Disclosure of Accounting Policies effective from 1 January 2023 adopted by the EU

IFRS 17 replaces IFRS 4 Insurance Contracts. It requires the application of an ongoing valuation model under which measurements are reviewed each reporting period. Contracts are evaluated using:

  • discounted probability-weighted cash flows;
  • explicit risk adjustment, and

  • contractual service margin, representing the profit from the contract not made, which is recognised as revenue for the period of cover.

The standard permits a choice in recognising changes in the discount rate in either profit or loss or other comprehensive income. The new rules will affect the financial statements and key performance indicators of all companies that issue insurance contracts.

IFRS 17 Insurance Contracts makes significant changes to the accounting for insurance and reinsurance contracts.

IFRS 17 includes principle requirements that are intended to improve the comparability of the measurement and presentation of insurance contracts across companies.

In the process of applying IFRS 17, the Group has evaluated its portfolio of insurance contracts to identify groups of insurance contracts. Each group of insurance contracts includes contracts that are subject to similar risks and are managed together. Contracts within a product line can be expected to have similar risks and therefore fall into the same group if managed together.

In analysing the portfolio of insurance contracts, the Group has not identified a group of contracts that are on initial recognition onerous or a group of contracts that would become onerous.

As the insurance company of the Group operates exclusively in the voluntary health insurance sector (general insurance), the period of coverage for each contract in the groups identified for monitoring and measurement is one year or less.

As a result of the valuation of the portfolio of insurance contracts and the relevant grouping, the Group has determined the valuation method for the insurance contracts and has elected to apply the 'Premium Allocation Approach'.

The Group does not expect significant volatility in cash flows for performance that would affect the measurement of the residual coverage liability in the period prior to claims on the group insurance contracts issued. In determining the initial effects of applying the standard, the variability of cash flows for performance increases with the length of the coverage period for the group of contracts.

Using the Premium Allocation Approach at initial recognition, the carrying amount of the liability for remaining coverage is formed from the premiums received at initial recognition, if any, less any cash flows to acquire insurance as at that date.

At the end of each subsequent reporting period, the carrying amount of the liability for groups of insurance contracts is determined as the carrying amount at the beginning of the reporting period:

  • plus the premiums received during the period;
  • less cash flows for insurance acquisition;
  • plus any amounts relating to the amortisation of cash flows for the acquisition of insurance recognised as an expense during the reporting period;

  • less the amount recognised as insurance income for services rendered during that period; The Group does not adjust the carrying amount of the liability for remaining coverage to reflect the time value of money and the effect of financial risk because, at initial recognition, it expects that the period between the rendering of each service component and the related premium maturity

is no more than one year.

If, at any time during the period of providing the insurance service, the Group identifies that a group of insurance contracts is onerous, the entity calculates the difference between the carrying amount of the liability for remaining coverage and the performance cash flows associated with the remaining coverage for the group. To the extent that the cash flows for performance exceed the carrying amount of the liability for remaining coverage, the Group recognises a loss in profit or loss and increases the liability for remaining coverage.

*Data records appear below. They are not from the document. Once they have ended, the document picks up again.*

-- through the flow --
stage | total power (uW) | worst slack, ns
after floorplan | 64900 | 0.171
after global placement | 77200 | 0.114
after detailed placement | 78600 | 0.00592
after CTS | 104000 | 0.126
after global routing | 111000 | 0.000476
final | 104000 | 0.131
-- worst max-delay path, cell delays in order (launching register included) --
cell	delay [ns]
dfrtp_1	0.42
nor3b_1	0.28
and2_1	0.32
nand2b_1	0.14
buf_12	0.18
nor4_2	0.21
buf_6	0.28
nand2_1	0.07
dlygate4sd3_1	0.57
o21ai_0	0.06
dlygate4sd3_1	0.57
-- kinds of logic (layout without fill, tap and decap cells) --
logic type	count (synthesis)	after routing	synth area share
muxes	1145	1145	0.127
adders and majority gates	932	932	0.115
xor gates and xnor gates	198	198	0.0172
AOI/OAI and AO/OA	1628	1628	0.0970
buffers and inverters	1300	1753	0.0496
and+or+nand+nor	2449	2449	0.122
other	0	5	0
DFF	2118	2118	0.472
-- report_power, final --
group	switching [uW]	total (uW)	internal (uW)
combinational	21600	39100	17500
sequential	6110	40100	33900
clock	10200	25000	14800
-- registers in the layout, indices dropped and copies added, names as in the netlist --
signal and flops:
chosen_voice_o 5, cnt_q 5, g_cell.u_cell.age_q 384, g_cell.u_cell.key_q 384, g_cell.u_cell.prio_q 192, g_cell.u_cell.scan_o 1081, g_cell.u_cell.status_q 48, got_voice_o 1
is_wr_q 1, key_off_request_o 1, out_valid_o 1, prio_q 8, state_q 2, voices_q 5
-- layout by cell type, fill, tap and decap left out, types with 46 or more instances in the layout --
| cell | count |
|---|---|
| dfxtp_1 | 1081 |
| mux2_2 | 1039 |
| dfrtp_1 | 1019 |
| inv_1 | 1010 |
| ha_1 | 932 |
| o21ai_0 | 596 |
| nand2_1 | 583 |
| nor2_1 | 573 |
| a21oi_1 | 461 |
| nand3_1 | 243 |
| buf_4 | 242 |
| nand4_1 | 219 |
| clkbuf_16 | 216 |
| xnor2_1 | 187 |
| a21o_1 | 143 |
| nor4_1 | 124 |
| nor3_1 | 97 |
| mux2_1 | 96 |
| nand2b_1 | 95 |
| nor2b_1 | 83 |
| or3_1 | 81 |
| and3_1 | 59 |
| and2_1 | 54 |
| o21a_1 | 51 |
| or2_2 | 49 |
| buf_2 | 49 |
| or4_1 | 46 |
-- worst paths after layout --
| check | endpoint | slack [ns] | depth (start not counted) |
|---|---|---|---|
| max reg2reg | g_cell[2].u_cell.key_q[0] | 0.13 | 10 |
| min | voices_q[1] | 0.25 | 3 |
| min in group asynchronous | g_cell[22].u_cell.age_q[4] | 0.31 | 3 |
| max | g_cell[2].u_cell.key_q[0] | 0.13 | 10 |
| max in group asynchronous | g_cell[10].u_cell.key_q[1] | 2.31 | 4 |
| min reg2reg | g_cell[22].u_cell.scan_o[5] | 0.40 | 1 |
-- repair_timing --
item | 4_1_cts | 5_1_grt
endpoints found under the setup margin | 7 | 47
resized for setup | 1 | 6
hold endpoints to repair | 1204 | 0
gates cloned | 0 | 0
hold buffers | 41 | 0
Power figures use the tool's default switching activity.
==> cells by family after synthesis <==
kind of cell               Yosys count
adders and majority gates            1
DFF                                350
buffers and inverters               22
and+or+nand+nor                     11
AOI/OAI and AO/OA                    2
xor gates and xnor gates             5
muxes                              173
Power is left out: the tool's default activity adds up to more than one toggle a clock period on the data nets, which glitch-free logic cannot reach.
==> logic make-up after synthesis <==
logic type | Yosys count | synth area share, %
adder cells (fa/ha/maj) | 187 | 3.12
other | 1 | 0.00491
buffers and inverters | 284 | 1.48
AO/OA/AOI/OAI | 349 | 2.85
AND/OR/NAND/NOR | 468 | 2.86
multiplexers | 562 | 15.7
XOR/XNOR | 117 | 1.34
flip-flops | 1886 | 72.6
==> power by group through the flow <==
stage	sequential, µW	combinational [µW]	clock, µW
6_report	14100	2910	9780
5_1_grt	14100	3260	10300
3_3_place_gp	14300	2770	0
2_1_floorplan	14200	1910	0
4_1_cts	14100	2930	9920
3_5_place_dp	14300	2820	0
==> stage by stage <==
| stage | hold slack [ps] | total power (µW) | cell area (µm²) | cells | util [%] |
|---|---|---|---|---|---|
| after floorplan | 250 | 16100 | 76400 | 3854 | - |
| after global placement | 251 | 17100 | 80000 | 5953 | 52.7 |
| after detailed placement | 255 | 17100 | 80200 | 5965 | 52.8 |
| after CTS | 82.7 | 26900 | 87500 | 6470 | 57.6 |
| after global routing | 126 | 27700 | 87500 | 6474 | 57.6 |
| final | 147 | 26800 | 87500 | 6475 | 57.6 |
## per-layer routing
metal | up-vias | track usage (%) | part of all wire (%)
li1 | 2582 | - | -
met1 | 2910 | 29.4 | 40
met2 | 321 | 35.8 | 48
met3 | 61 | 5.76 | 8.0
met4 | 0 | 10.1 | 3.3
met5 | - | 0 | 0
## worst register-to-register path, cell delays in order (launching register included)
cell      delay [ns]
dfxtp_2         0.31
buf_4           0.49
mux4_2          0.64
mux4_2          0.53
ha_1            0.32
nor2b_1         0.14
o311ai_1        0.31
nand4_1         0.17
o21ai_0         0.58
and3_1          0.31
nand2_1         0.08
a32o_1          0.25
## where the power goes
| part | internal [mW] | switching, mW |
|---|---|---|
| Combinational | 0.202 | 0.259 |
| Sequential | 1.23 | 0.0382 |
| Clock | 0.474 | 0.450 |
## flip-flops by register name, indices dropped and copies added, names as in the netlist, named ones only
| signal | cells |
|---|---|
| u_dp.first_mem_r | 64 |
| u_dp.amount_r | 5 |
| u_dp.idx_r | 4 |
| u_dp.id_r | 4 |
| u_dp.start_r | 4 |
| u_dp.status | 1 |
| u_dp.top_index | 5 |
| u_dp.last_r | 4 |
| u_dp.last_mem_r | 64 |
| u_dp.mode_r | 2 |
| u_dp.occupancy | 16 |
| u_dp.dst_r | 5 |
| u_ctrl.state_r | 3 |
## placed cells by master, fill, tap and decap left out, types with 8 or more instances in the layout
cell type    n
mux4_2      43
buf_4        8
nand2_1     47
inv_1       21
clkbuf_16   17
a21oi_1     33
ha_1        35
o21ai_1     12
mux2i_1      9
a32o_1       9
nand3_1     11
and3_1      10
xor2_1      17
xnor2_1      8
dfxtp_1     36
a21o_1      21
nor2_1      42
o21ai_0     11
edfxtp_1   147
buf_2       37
### src/hdl/mep_back.sv
module mep_back import mep_pkg::*; #(
  parameter int PACKET_BYTES = 32,
  parameter int LEN_W        = $clog2(PACKET_BYTES)
) (
  input  logic             clk_i,
  input  logic             rst_ni,
  input  push_t            push_i,
  input  desc_t            desc_i,
  input  logic [LEN_W-1:0] desc_len_i,
  output qstat_t           qstat_o,
  output logic             out_valid_o,
  input  logic             out_ready_i,
  output logic [7:0]       packet_byte_o,
  output logic             last_byte_o,
  output logic             overflowed_o
);

  // Byte ring holds bytes one upward of up to two packets.
  localparam int RING_AW    = $clog2(PACKET_BYTES) + 1;
  localparam int RING_DEPTH = 1 << RING_AW;

  logic [RING_AW:0]   wptr_q, rptr_q;
  logic               ram_re;
  logic [7:0]         ram_rdata;

  desc_t              desc_q [2];
  logic [LEN_W-1:0]   len_q  [2];
  logic               dwp_q, drp_q;
  logic [1:0]         dcnt_q;

  logic [LEN_W-1:0]   cnt_q;
  infl_t              infl_q, infl_d;
  logic               inf_q;

  obeat_t             ob_q [2];
  logic               owp_q, orp_q;
  logic [1:0]         occ_q;

  logic               have, is_hdr, is_last, issue, pop, dpop;
  logic [1:0]         used;

  assign qstat_o.ring_full = (wptr_q[RING_AW] != rptr_q[RING_AW]) &&
                             (wptr_q[RING_AW-1:0] == rptr_q[RING_AW-1:0]);
  assign qstat_o.desc_full = (dcnt_q == 2'd2);

  mep_ram #(.WIDTH(8), .DEPTH(RING_DEPTH)) u_ring (
    .clk_i   (clk_i),
    .we_i    (push_i.vld),
    .waddr_i (wptr_q[RING_AW-1:0]),
    .wdata_i (push_i.data),
    .re_i    (ram_re),
    .raddr_i (rptr_q[RING_AW-1:0]),
    .rdata_o (ram_rdata)
  );

  assign pop     = out_valid_o && out_ready_i;
  assign used    = occ_q + {1'b0, inf_q};
  assign have    = (dcnt_q != 2'd0);
  assign is_hdr  = (cnt_q == '0);
  assign is_last = (cnt_q == len_q[drp_q]);
  assign issue   = have && ((used < 2'd2) || pop);
  assign ram_re  = issue && !is_hdr;
  assign dpop    = issue && is_last;

  always_comb begin
    infl_d         = infl_q;
    infl_d.hdr_sel = is_hdr;
    infl_d.hdr     = desc_q[drp_q].hdr;
    infl_d.last    = is_last;
    infl_d.ovf     = desc_q[drp_q].ovf;
  end

  always_ff @(posedge clk_i or negedge rst_ni) begin
    if (!rst_ni) begin
      wptr_q <= '0;
      rptr_q <= '0;
      dwp_q  <= 1'b0;
      drp_q  <= 1'b0;
      dcnt_q <= '0;
      cnt_q  <= '0;
      inf_q  <= 1'b0;
      owp_q  <= 1'b0;
      orp_q  <= 1'b0;
      occ_q  <= '0;
    end else begin
      if (push_i.vld) begin
        wptr_q <= wptr_q + 1'b1;
      end
      if (ram_re) begin
        rptr_q <= rptr_q + 1'b1;
      end
      if (desc_i.vld) begin
        dwp_q <= ~dwp_q;
      end
      if (dpop) begin
        drp_q <= ~drp_q;
      end
      dcnt_q <= dcnt_q + {1'b0, desc_i.vld} - {1'b0, dpop};
      if (issue) begin
        cnt_q <= is_last ? '0 : cnt_q + 1'b1;
      end
      inf_q <= issue;
      if (inf_q) begin
        owp_q <= ~owp_q;
      end
      if (pop) begin
        orp_q <= ~orp_q;
      end
      occ_q <= occ_q + {1'b0, inf_q} - {1'b0, pop};
    end
  end

  always_ff @(posedge clk_i) begin
    if (desc_i.vld) begin
      desc_q[dwp_q] <= desc_i;
      len_q[dwp_q]  <= desc_len_i;
    end
    if (issue) begin
      infl_q <= infl_d;
    end
    if (inf_q) begin
      ob_q[owp_q].data <= infl_q.hdr_sel ? infl_q.hdr : ram_rdata;
      ob_q[owp_q].last <= infl_q.last;
      ob_q[owp_q].ovf  <= infl_q.ovf;
    end
  end

  assign out_valid_o   = (occ_q != 2'd0);
  assign packet_byte_o = ob_q[orp_q].data;
  assign last_byte_o   = ob_q[orp_q].last;
  assign overflowed_o  = ob_q[orp_q].ovf;

  a_credit: assert property (@(posedge clk_i) disable iff (!rst_ni) used <= 2'd2)
    else $error("output buffer credit exceeded");
  a_no_push_full: assert property (@(posedge clk_i) disable iff (!rst_ni)
    push_i.vld |-> !qstat_o.ring_full)
    else $error("byte written into a full ring");
  a_read_nonempty: assert property (@(posedge clk_i) disable iff (!rst_ni)
    ram_re |-> (wptr_q != rptr_q))
    else $error("ring read while empty");
  a_desc_room: assert property (@(posedge clk_i) disable iff (!rst_ni)
    desc_i.vld |-> (dcnt_q != 2'd2))
    else $error("packet record written into a full queue");

endmodule
**src/hw/rtl/modular_sequence_unwrap_unit_defines.svh**
```systemverilog
// Assertion macros for the modular sequence unwrap unit.
// Included by the RTL files that carry concurrent assertions.
// Compiled out when SYNTH is defined.
`ifndef MODULAR_SEQUENCE_UNWRAP_UNIT_DEFINES_SVH
`define MODULAR_SEQUENCE_UNWRAP_UNIT_DEFINES_SVH

`ifndef SYNTH

// Same-cycle implication.
`define MSU_ASSERT_IMPL(lbl, clk, rst_n, ante, cons) \
    lbl: assert property (@(posedge clk) disable iff (!rst_n) (ante) |-> (cons)) \
        else $error("msu assertion failed");

// Next-cycle implication.
`define MSU_ASSERT_NEXT(lbl, clk, rst_n, ante, cons) \
    lbl: assert property (@(posedge clk) disable iff (!rst_n) (ante) |=> (cons)) \
        else $error("msu assertion failed");

`else

`define MSU_ASSERT_IMPL(lbl, clk, rst_n, ante, cons)
`define MSU_ASSERT_NEXT(lbl, clk, rst_n, ante, cons)

`endif

`endif

```
**src/hw/rtl/msu_pkg.sv**
```systemverilog
// Package for the modular sequence unwrap unit.
// Field widths, register map and parameter defaults; no dependencies.
package msu_pkg;

    localparam int MOD_W    = 13;
    localparam int LIFTED_W = 26;
    localparam int LIFT_W   = 15;
    localparam int INCR_W   = 14;

    localparam logic [MOD_W-1:0] MOD_RESET = 13'd4096;

    localparam int DEF_SAMPLE_BITS = 12;
    localparam int DEF_MAX_MODULUS = 4096;

    localparam int APB_ADDR_W = 3;
    localparam int APB_DATA_W = 32;
    localparam int REG_IDX_W  = APB_ADDR_W - 2;

    localparam logic [REG_IDX_W-1:0] REG_MODULUS = 1'b0;

endpackage

```
**src/hw/rtl/modular_sequence_unwrap_unit.sv**
```systemverilog
// Modular sequence unwrap unit: lifts residues mod q to a continuous sequence.
// Depends on msu_pkg and modular_sequence_unwrap_unit_defines.svh.
//
// Samples arrive in runs of q (the modulus register). The first sample of a run
// passes unchanged with lift 0; each later sample is lifted by k*q so that it
// lands nearest the previous lifted value. One sample is in work at a time. The
// first sample of a run goes straight from accept to the output state; every other
// sample passes through the restoring divider, which produces one quotient bit per
// cycle, then a correction step, a comparison of the three candidate lifts, and the
// output state.
// The result sits in an output register, so a stalled result does not block the
// next sample's work until that sample is ready to be written out. Writing the
// modulus register restarts the run.
`include "modular_sequence_unwrap_unit_defines.svh"

module modular_sequence_unwrap_unit
    import msu_pkg::*;
#(
    parameter int SAMPLE_BITS = DEF_SAMPLE_BITS,
    parameter int MAX_MODULUS = DEF_MAX_MODULUS
) (
    input  logic                         i_clk,
    input  logic                         i_rst_n,

    input  logic                         psel,
    input  logic                         penable,
    input  logic                         pwrite,
    input  logic [APB_ADDR_W-1:0]        paddr,
    input  logic [APB_DATA_W-1:0]        pwdata,
    output logic [APB_DATA_W-1:0]        prdata,
    output logic                         pready,

    input  logic                         i_in_valid,
    output logic                         o_in_stall,
    input  logic [SAMPLE_BITS-1:0]       i_sample,

    output logic                         o_out_valid,
    input  logic                         i_out_stall,
    output logic signed [LIFTED_W-1:0]   o_lifted_value,
    output logic signed [LIFT_W-1:0]     o_lift,
    output logic signed [INCR_W-1:0]     o_increment,
    output logic                         o_last
);

    localparam int VAL_W  = ((SAMPLE_BITS > 2*MOD_W-1) ? SAMPLE_BITS : 2*MOD_W-1) + 2;
    localparam int NUM_W  = VAL_W + 1;
    localparam int QUO_W  = ((SAMPLE_BITS > MOD_W-1) ? SAMPLE_BITS : MOD_W-1) + 2;
    localparam int R_W    = MOD_W + QUO_W;
    localparam int KW     = QUO_W + 2;
    localparam int DB_W   = MOD_W + 3;
    localparam int CNT_W  = $clog2(QUO_W);

    typedef enum logic [2:0] {S_IDLE, S_DIV, S_FIX, S_CAND, S_DONE} t_state;

    t_state                    r_state;
    logic [MOD_W-1:0]          r_modulus;
    logic signed [VAL_W-1:0]   r_prev_val;
    logic signed [KW-1:0]      r_prev_k;
    logic [MOD_W-1:0]          r_pos;
    logic                      r_first;
    logic                      r_neg;
    logic [R_W-1:0]            r_rem;
    logic [R_W-1:0]            r_dq;
    logic [QUO_W-1:0]          r_quo;
    logic [CNT_W-1:0]          r_cnt;
    logic signed [KW-1:0]      r_k0;
    logic signed [DB_W-1:0]    r_dbase;
    logic [1:0]                r_ci;
    logic signed [KW-1:0]      r_best_k;
    logic [DB_W-1:0]           r_best_d;
    logic signed [VAL_W-1:0]   r_best_val;
    logic                      r_out_valid;
    logic signed [LIFTED_W-1:0] r_lifted;
    logic signed [LIFT_W-1:0]  r_lift;
    logic signed [INCR_W-1:0]  r_incr;
    logic                      r_last;

    logic [MOD_W-1:0]          q_eff;
    logic signed [MOD_W:0]     q_s;
    logic signed [MOD_W:0]     half_s;
    logic                      in_accept;
    logic                      cfg_wr;
    logic                      out_free;
    logic                      is_last;
    logic signed [NUM_W-1:0]   num;
    logic [NUM_W-1:0]          num_mag;
    logic                      div_ge;
    logic signed [KW-1:0]      quo_s;
    logic signed [DB_W-1:0]    rem_s;
    logic signed [DB_W-1:0]    off_s;
    logic signed [KW-1:0]      kdel;
    logic signed [DB_W-1:0]    cand_x;
    logic [DB_W-1:0]           cand_d;
    logic signed [KW-1:0]      cand_k;
    logic [KW-1:0]             cand_kmag;
    logic [KW-1:0]             best_kmag;
    logic                      cand_take;
    logic signed [VAL_W-1:0]   cand_val;

    always_comb begin
        if (r_modulus == '0) begin
            q_eff = MOD_W'(1);
        end else if (32'(r_modulus) > MAX_MODULUS) begin
            q_eff = MOD_W'(MAX_MODULUS);
        end else begin
            q_eff = r_modulus;
        end
    end

    assign q_s    = $signed({1'b0, q_eff});
    assign half_s = $signed({1'b0, q_eff >> 1});

    assign in_accept = (r_state == S_IDLE) && i_in_valid;
    assign cfg_wr    = psel && penable && pwrite && (paddr[APB_ADDR_W-1:2] == REG_MODULUS);
    assign out_free  = !r_out_valid || !i_out_stall;
    assign is_last   = r_pos >= (q_eff - MOD_W'(1));

    assign num     = NUM_W'(r_prev_val) - NUM_W'($signed({1'b0, i_sample})) + NUM_W'(half_s);
    assign num_mag = num[NUM_W-1] ? NUM_W'(-num) : NUM_W'(num);

    assign div_ge = r_rem >= r_dq;

    assign quo_s = $signed({2'b00, r_quo});
    assign rem_s = $signed({3'b000, r_rem[MOD_W-1:0]});

    always_comb begin
        case (r_ci)
            2'd1: begin
                off_s = -DB_W'(q_s);
                kdel  = -KW'(1);
            end
            2'd2: begin
                off_s = DB_W'(q_s);
                kdel  = KW'(1);
            end
            default: begin
                off_s = '0;
                kdel  = '0;
            end
        endcase
    end

    assign cand_x    = r_dbase + off_s;
    assign cand_d    = cand_x[DB_W-1] ? DB_W'(-cand_x) : DB_W'(cand_x);
    assign cand_k    = r_k0 + kdel;
    assign cand_kmag = cand_k[KW-1] ? KW'(-cand_k) : KW'(cand_k);
    assign best_kmag = r_best_k[KW-1] ? KW'(-r_best_k) : KW'(r_best_k);
    assign cand_val  = r_prev_val + VAL_W'(cand_x);

    assign cand_take = (r_ci == 2'd0) || (cand_d < r_best_d)
                    || ((cand_d == r_best_d) && (cand_kmag < best_kmag))
                    || ((cand_d == r_best_d) && (cand_kmag == best_kmag)
                        && (cand_k < r_best_k));

    always_ff @(posedge i_clk) begin
        if (!i_rst_n) begin
            r_state     <= S_IDLE;
            r_modulus   <= MOD_RESET;
            r_prev_val  <= '0;
            r_prev_k    <= '0;
            r_pos       <= '0;
            r_out_valid <= 1'b0;
            r_cnt       <= '0;
            r_ci        <= '0;
            r_first     <= 1'b0;
        end else begin
            if (r_out_valid && !i_out_stall && (r_state != S_DONE)) begin
                r_out_valid <= 1'b0;
            end
            unique case (r_state)
                S_IDLE: begin
                    if (in_accept) begin
                        r_best_k   <= '0;
                        r_best_val <= VAL_W'({1'b0, i_sample});
                        r_neg      <= num[NUM_W-1];
                        r_rem      <= R_W'(num_mag);
                        r_dq       <= R_W'(q_eff) << (QUO_W-1);
                        r_quo      <= '0;
                        r_cnt      <= '0;
                        if (r_pos == '0) begin
                            r_first <= 1'b1;
                            r_state <= S_DONE;
                        end else begin
                            r_first <= 1'b0;
                            r_state <= S_DIV;
                        end
                    end
                end
                S_DIV: begin
                    if (div_ge) begin
                        r_rem <= r_rem - r_dq;
                    end
                    r_quo <= {r_quo[QUO_W-2:0], div_ge};
                    r_dq  <= r_dq >> 1;
                    r_cnt <= r_cnt + CNT_W'(1);
                    if (r_cnt == CNT_W'(QUO_W-1)) begin
                        r_state <= S_FIX;
                    end
                end
                S_FIX: begin
                    r_k0    <= r_neg ? -quo_s : quo_s;
                    r_dbase <= DB_W'(half_s) - (r_neg ? -rem_s : rem_s);
                    r_ci    <= '0;
                    r_state <= S_CAND;
                end
                S_CAND: begin
                    if (cand_take) begin
                        r_best_k   <= cand_k;
                        r_best_d   <= cand_d;
                        r_best_val <= cand_val;
                    end
                    r_ci <= r_ci + 2'd1;
                    if (r_ci == 2'd2) begin
                        r_state <= S_DONE;
                    end
                end
                S_DONE: begin
                    if (out_free) begin
                        r_out_valid <= 1'b1;
                        r_lifted    <= LIFTED_W'(r_best_val);
                        r_lift      <= LIFT_W'(r_best_k);
                        r_incr      <= r_first ? '0 : INCR_W'(r_best_k - r_prev_k);
                        r_last      <= is_last;
                        if (!cfg_wr) begin
                            r_prev_val <= r_best_val;
                            r_prev_k   <= r_best_k;
                            r_pos      <= is_last ? '0 : r_pos + MOD_W'(1);
                        end
                        r_state     <= S_IDLE;
                    end
                end
                default: begin
                    r_state <= S_IDLE;
                end
            endcase
            if (cfg_wr) begin
                r_modulus  <= pwdata[MOD_W-1:0];
                r_prev_val <= '0;
                r_prev_k   <= '0;
                r_pos      <= '0;
            end
        end
    end

    assign prdata = (paddr[APB_ADDR_W-1:2] == REG_MODULUS) ? APB_DATA_W'(r_modulus) : '0;
    assign pready = 1'b1;

    assign o_in_stall     = r_state != S_IDLE;
    assign o_out_valid    = r_out_valid;
    assign o_lifted_value = r_lifted;
    assign o_lift         = r_lift;
    assign o_increment    = r_incr;
    assign o_last         = r_last;

    `MSU_ASSERT_IMPL(a_last_pos, i_clk, i_rst_n, r_out_valid, (r_last == (r_pos == '0)))
    `MSU_ASSERT_NEXT(a_div_start, i_clk, i_rst_n, (in_accept && (r_pos != '0)), (r_state == S_DIV))
    `MSU_ASSERT_NEXT(a_done_hold, i_clk, i_rst_n, ((r_state == S_DONE) && r_out_valid && i_out_stall), (r_state == S_DONE))
    `MSU_ASSERT_IMPL(a_rem_range, i_clk, i_rst_n, (r_state == S_FIX), (r_rem < R_W'(q_eff)))

endmodule

```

The Group has chosen to recognise all cash flows for the acquisition of insurance as a reduction of the remaining coverage liability when it makes these expenses.

Impact assessment

The Premium Allocation Approach is similar to current accounting in estimating the remaining coverage liability.

Transition

Accounting policy changes arising from the adoption of IFRS 17 have been applied using a full retrospective approach to the extent practicable, except as described below. Under the full retrospective approach, the Group:

  • identifies, recognises and measures each group of insurance contracts as if IFRS 17 had always been applied;
  • identifies, recognises and measures all cash flow assets from insurance acquisitions, if any, as if IFRS 17 had always been applied, except that they will not be tested for recoverability;
  • writes off previously reported balances that would not exist if IFRS 17 had always been applied (including certain deferred acquisition costs, tax provisions relating to existing insurance contracts);
  • measures at fair value owner-occupied property, own financial liabilities; and
  • recognises any resulting net difference in equity items.

The adoption of IFRS 17 has had an impact on the Group's financial reporting processes and procedures as the application of the key principles outlined above requires additional information to be collected and processed and additional significant judgements to be made by management. In order to ensure a smooth and timely adoption of IFRS 17, the Group has launched a separate IFRS 17 implementation project. The project team included external contractors and members of the finance, actuarial and IT teams. Management had overall control over project implementation.

Standards and clarifications sussed by IASB that are not yet effective and are not applied as of an earlier date by the Group

As at the date of the approval for issue of these annual financial statements, new standards, amendments and explanations related to the existing standards are published but not in effect or not yet adopted by the EU for the financial year starting on 1 January 2023 and have not been applied by the Group from an earlier date.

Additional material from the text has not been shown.